ACTION ITEM |
Once you find the line with "report.final.slew_viol_count=0" in the data that follows, repeat it and every line after it exactly, through the line with "ys_types=31".

-- -- --

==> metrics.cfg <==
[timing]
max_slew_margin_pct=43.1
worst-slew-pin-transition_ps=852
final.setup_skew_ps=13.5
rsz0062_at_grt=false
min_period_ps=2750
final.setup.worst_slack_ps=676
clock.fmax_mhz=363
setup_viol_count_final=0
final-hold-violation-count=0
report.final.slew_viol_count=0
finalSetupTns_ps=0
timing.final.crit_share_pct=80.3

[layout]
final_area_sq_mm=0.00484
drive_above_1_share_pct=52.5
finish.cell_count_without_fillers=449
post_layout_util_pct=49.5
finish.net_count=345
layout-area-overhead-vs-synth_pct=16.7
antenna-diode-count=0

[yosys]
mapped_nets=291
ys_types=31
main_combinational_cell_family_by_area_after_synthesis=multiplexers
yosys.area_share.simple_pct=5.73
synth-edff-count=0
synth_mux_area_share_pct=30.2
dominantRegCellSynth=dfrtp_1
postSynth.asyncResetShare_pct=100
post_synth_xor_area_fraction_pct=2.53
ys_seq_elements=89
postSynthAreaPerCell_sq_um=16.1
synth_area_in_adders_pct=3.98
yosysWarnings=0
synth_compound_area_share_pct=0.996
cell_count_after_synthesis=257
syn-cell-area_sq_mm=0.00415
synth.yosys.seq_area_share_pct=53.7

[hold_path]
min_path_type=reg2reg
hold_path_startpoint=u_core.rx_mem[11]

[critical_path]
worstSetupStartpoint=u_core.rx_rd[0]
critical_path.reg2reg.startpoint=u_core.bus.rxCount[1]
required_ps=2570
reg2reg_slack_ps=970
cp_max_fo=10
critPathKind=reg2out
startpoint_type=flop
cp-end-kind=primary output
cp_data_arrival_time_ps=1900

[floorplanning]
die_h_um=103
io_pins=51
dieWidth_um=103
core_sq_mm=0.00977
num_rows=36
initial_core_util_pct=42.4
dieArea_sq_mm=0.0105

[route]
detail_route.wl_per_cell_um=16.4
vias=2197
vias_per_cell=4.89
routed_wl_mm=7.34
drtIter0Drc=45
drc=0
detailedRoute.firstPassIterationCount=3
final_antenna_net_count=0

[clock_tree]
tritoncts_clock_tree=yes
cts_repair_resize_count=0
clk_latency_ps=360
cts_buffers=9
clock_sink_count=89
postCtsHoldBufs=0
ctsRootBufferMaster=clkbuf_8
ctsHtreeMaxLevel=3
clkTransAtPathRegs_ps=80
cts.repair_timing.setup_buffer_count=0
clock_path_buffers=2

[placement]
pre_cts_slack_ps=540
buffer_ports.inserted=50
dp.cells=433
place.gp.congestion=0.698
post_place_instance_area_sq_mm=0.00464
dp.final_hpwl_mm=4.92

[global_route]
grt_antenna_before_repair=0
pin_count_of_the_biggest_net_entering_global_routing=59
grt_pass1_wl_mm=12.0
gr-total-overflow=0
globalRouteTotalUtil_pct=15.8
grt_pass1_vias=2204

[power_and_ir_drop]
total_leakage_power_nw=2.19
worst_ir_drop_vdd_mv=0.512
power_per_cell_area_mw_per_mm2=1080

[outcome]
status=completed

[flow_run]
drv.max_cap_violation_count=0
===== src/rtl/approx_mult_pkg.sv =====
// Shared definitions for the tile-based approximate multiplier:
// mode encodings, nibble-count derivation and the per-tile approximation rule.
package approx_mult_pkg;

  localparam int NIB_BITS  = 4;
  localparam int TILE_BITS = 2 * NIB_BITS;

  localparam logic [1:0] MODE_EXACT = 2'b00;
  localparam logic [1:0] MODE_HALF  = 2'b01;
  localparam logic [1:0] MODE_ALL   = 2'b10;

  // Number of 4-bit nibbles in an operand of width w.
  function automatic int nib_count(input int w);
    return w / NIB_BITS;
  endfunction

  // The reserved encoding behaves as exact and is reported as exact.
  function automatic logic [1:0] norm_mode(input logic [1:0] mode);
    return (mode == MODE_HALF || mode == MODE_ALL) ? mode : MODE_EXACT;
  endfunction

  // Tile (i, j) is approximate in HALF mode when its A-nibble index sits in
  // the upper half of the operand, and always in ALL mode.
  function automatic logic tile_is_approx(input logic [1:0] mode, input int i, input int n);
    logic res;
    res = 1'b0;
    if (mode == MODE_ALL)
      res = 1'b1;
    else if (mode == MODE_HALF)
      res = (i >= n / 2);
    return res;
  endfunction

endpackage
`src/rtl/fir_ctrl_pkg.sv`:
```
// fir_ctrl_pkg: shared types and constants for the FIR stream controller.
//   fir_state_e : controller FSM states
//   DATA_W_DEF  : default sample/result width
package fir_ctrl_pkg;

  localparam int DATA_W_DEF = 16;

  typedef enum logic [2:0] {
    ST_IDLE  = 3'd0,
    ST_PRIME = 3'd1,
    ST_RUN   = 3'd2,
    ST_FLUSH = 3'd3,
    ST_DRAIN = 3'd4
  } fir_state_e;

endpackage

```
`src/rtl/token_delay_line.sv`:
```
// token_delay_line: fixed-depth shift register carrying {valid,last} tokens
// alongside the external FIR datapath so the output side knows which fir_y
// values are real samples.
//   clk, rstN : clock, async active-low reset (clears all tokens)
//   tok_in    : {valid,last} issued on the same edge fir_x is updated
//   tok_out   : token after DEPTH register stages
module token_delay_line #(
  parameter int DEPTH = 2
) (
  input  logic       clk,
  input  logic       rstN,
  input  logic [1:0] tok_in,
  output logic [1:0] tok_out
);

  logic [DEPTH-1:0][1:0] pipe_q, pipe_d;

  always_comb begin
    pipe_d    = pipe_q;
    pipe_d[0] = tok_in;
    for (int i = 1; i < DEPTH; i++) pipe_d[i] = pipe_q[i-1];
  end

  always_ff @(posedge clk or negedge rstN) begin
    if (!rstN) pipe_q <= '0;
    else       pipe_q <= pipe_d;
  end

  assign tok_out = pipe_q[DEPTH-1];

endmodule

```
`src/rtl/fir_stream_ctrl.sv`:
```
// fir_stream_ctrl: record sequencer for an external FIR datapath.
// Primes the filter with FLUSH_LEN zeros, streams accepted samples into fir_x,
// then flushes FLUSH_LEN zeros so the tail of the response comes out. A token
// line tracks which fir_y values are outputs and which one is the last.
//   start/in_*  : record start pulse and sample input (in_ready = accepting)
//   fir_x/fir_y : FIR datapath drive / response (fir_y lags fir_x by LATENCY)
//   out_*       : filtered output stream, no backpressure
//   busy/done   : status; done pulses with the final output beat
//   underrun    : sticky, source went idle during RUN
//   sample_cnt  : accepted samples this record (saturating)
module fir_stream_ctrl
  import fir_ctrl_pkg::*;
#(
  parameter int DATA_W    = DATA_W_DEF,
  parameter int LATENCY   = 1,
  parameter int FLUSH_LEN = 3,
  parameter int CNT_W     = 16
) (
  input  logic              clk,
  input  logic              rstN,
  input  logic              start,
  input  logic              in_valid,
  input  logic [DATA_W-1:0] in_data,
  input  logic              in_last,
  output logic              in_ready,
  output logic [DATA_W-1:0] fir_x,
  input  logic [DATA_W-1:0] fir_y,
  output logic              out_valid,
  output logic [DATA_W-1:0] out_data,
  output logic              out_last,
  output logic              busy,
  output logic              done,
  output logic              underrun,
  output logic [CNT_W-1:0]  sample_cnt
);

  localparam int              PH_W   = (FLUSH_LEN > 1) ? $clog2(FLUSH_LEN) : 1;
  localparam logic [PH_W-1:0] PH_END = PH_W'(FLUSH_LEN - 1);

  fir_state_e        state_q, state_d;
  logic [PH_W-1:0]   ph_q, ph_d;
  logic [DATA_W-1:0] fir_x_q, fir_x_d, out_data_q, out_data_d;
  logic              out_valid_q, out_valid_d, out_last_q, out_last_d;
  logic              done_q, done_d, underrun_q, underrun_d;
  logic [CNT_W-1:0]  cnt_q, cnt_d;
  logic [1:0]        tok_in, tok_out;   // {valid,last}
  logic              accept;

  assign accept = (state_q == ST_RUN) && in_valid;

  // Token enters the line on the fir_x edge; DEPTH = LATENCY+1 plus the
  // out_valid register lines it up with fir_y being captured into out_data.
  token_delay_line #(.DEPTH(LATENCY + 1)) u_tok (
    .clk    (clk),
    .rstN   (rstN),
    .tok_in (tok_in),
    .tok_out(tok_out)
  );

  always_ff @(posedge clk or negedge rstN) begin
    if (!rstN) begin
      state_q     <= ST_IDLE;
      ph_q        <= '0;
      fir_x_q     <= '0;
      out_data_q  <= '0;
      out_valid_q <= 1'b0;
      out_last_q  <= 1'b0;
      done_q      <= 1'b0;
      underrun_q  <= 1'b0;
      cnt_q       <= '0;
    end else begin
      state_q     <= state_d;
      ph_q        <= ph_d;
      fir_x_q     <= fir_x_d;
      out_data_q  <= out_data_d;
      out_valid_q <= out_valid_d;
      out_last_q  <= out_last_d;
      done_q      <= done_d;
      underrun_q  <= underrun_d;
      cnt_q       <= cnt_d;
    end
  end

  // Next state. ph counts the FLUSH_LEN cycles of PRIME and FLUSH and idles
  // at zero elsewhere so both phases start from a clean count.
  always_comb begin
    state_d = state_q;
    ph_d    = '0;
    unique case (state_q)
      ST_IDLE:  if (start) state_d = ST_PRIME;
      ST_PRIME: begin
        ph_d = ph_q + 1'b1;
        if (ph_q == PH_END) begin
          state_d = ST_RUN;
          ph_d    = '0;
        end
      end
      ST_RUN:   if (accept && in_last) state_d = ST_FLUSH;
      ST_FLUSH: begin
        ph_d = ph_q + 1'b1;
        if (ph_q == PH_END) begin
          state_d = ST_DRAIN;
          ph_d    = '0;
        end
      end
      ST_DRAIN: if (tok_out == 2'b11) state_d = ST_IDLE;
      default:  state_d = ST_IDLE;
    endcase
  end

  // Outputs and datapath registers.
  always_comb begin
    fir_x_d    = '0;
    tok_in     = 2'b00;
    cnt_d      = cnt_q;
    underrun_d = underrun_q;
    done_d     = 1'b0;
    in_ready   = (state_q == ST_RUN);
    busy       = (state_q != ST_IDLE);
    unique case (state_q)
      ST_IDLE: if (start) begin
        cnt_d      = '0;
        underrun_d = 1'b0;
      end
      ST_RUN: if (in_valid) begin
        fir_x_d = in_data;
        tok_in  = 2'b10;
        if (cnt_q != '1) cnt_d = cnt_q + 1'b1;
      end else begin
        underrun_d = 1'b1;
      end
      ST_FLUSH: tok_in = {1'b1, (ph_q == PH_END)};
      ST_DRAIN: done_d = (tok_out == 2'b11);
      default: ;
    endcase
    out_valid_d = tok_out[1];
    out_last_d  = tok_out[0];
    out_data_d  = tok_out[1] ? fir_y : out_data_q;
  end

  assign fir_x      = fir_x_q;
  assign out_valid  = out_valid_q;
  assign out_data   = out_data_q;
  assign out_last   = out_last_q;
  assign done       = done_q;
  assign underrun   = underrun_q;
  assign sample_cnt = cnt_q;

endmodule

```
<file path="config.mk">
export PLATFORM = sky130hd
export DESIGN_NAME = hps_cmd_bridge
export DESIGN_NICKNAME = d
export VERILOG_FILES = /design/src/rtl/hps_cmd_bridge.sv
export SDC_FILE = /design/constraint.sdc
export NUM_CORES = 1
export LEC_CHECK = 0
export CORE_MARGIN = 5
export CORE_UTILIZATION = 56
export DETAILED_ROUTE_END_ITERATION = 8
export GPL_ROUTABILITY_DRIVEN = 0
export GPL_TIMING_DRIVEN = 0
export PLACE_DENSITY = 0.83
export SYNTH_ARGS = -nofsm -noshare
export SYNTH_HDL_FRONTEND = slang
export SYNTH_SLANG_ARGS = --single-unit
</file>
<file path="constraint.sdc">
create_clock -name CLOCK_50 -period 14.2 [get_ports CLOCK_50]
set_input_delay 1.42 -clock CLOCK_50 [delete_from_list [all_inputs] [get_ports CLOCK_50]]
set_output_delay 1.42 -clock CLOCK_50 [all_outputs]
set_load 0.05 [all_outputs]
</file>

-- -- --

THE COMPLETED TASK |
report.final.slew_viol_count=0
finalSetupTns_ps=0
timing.final.crit_share_pct=80.3

[layout]
final_area_sq_mm=0.00484
drive_above_1_share_pct=52.5
finish.cell_count_without_fillers=449
post_layout_util_pct=49.5
finish.net_count=345
layout-area-overhead-vs-synth_pct=16.7
antenna-diode-count=0

[yosys]
mapped_nets=291
ys_types=31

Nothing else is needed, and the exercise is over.